The future of fish age estimation: deep machine learning coupled with Fourier transform near-infrared spectroscopy of otoliths

Abstract

Our novel approach for fish age prediction uses quantitative analysis of Fourier transform near-infrared (FT-NIR) spectra of otoliths by means of multimodal convolutional neural networks (MMCNN). We integrate two key data modalities that are related to fish ages: the entire range of wavenumbers of FT-NIR spectra and corresponding biological and geospatial data for nearly 9000 walleye pollock ( Gadus chalcogrammus) specimens.

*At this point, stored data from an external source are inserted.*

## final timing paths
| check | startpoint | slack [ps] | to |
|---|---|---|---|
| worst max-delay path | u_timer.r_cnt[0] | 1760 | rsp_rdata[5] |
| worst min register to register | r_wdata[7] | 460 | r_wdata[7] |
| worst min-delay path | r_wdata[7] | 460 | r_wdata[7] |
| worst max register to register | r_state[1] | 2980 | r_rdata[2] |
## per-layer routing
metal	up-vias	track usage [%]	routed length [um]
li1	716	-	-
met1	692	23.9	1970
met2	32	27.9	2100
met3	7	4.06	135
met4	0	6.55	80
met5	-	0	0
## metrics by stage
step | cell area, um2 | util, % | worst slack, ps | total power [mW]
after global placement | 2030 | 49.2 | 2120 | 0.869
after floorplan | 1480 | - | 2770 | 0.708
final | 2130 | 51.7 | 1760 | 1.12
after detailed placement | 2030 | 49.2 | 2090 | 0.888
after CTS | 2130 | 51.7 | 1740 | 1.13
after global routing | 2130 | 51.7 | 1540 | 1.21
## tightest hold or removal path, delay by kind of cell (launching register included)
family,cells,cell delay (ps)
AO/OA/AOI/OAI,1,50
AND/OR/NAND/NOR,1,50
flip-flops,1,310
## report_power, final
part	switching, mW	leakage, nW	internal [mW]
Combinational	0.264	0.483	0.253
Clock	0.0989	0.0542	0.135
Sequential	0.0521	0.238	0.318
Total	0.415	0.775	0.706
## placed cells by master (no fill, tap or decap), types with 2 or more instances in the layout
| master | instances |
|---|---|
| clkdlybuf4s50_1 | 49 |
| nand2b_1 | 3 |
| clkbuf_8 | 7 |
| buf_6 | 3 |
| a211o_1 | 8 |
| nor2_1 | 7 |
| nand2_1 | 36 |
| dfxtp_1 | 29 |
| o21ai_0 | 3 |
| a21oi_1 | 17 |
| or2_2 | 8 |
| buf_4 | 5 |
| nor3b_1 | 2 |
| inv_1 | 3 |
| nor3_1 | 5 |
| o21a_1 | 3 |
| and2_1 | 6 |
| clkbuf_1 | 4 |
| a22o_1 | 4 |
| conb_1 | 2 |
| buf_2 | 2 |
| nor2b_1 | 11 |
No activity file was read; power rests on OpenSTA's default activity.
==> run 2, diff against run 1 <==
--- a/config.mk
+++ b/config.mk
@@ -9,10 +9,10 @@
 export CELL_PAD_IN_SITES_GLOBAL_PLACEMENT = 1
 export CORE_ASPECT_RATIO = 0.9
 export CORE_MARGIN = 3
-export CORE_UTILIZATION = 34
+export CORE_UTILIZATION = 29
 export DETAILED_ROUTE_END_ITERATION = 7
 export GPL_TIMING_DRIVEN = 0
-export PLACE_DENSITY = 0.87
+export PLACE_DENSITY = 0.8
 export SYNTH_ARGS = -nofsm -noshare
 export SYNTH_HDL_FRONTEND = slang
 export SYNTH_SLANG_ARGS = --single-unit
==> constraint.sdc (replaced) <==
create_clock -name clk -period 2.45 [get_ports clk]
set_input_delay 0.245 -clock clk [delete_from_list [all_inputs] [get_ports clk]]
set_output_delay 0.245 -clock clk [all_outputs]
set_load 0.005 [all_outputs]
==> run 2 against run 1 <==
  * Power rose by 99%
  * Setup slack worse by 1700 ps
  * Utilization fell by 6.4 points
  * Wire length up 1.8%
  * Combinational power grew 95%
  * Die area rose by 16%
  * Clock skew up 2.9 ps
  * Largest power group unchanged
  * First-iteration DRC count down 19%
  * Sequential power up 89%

The proposed model extracts informative spectral features automatically and elucidates hidden structural relationships associated with fish growth to improve age predictions. Absorbance associated with 7000 to 4000 cm−1 wavenumbers had the highest influence on model predictions followed by fish length, latitude, depth, and temperature. The optimal model resulted in good overall performance with an R2 of 0.93 and RMSE of 0.83 for training data set and R2 of 0.92 and RMSE of 0.91 for test data set. MMCNN's age predictions were comparable to microscope-based ages yielding as good or slightly better precision. Moreover, the model outperformed classical partial least squares analysis of otolith spectra and remedied prediction bias at older ages of fish.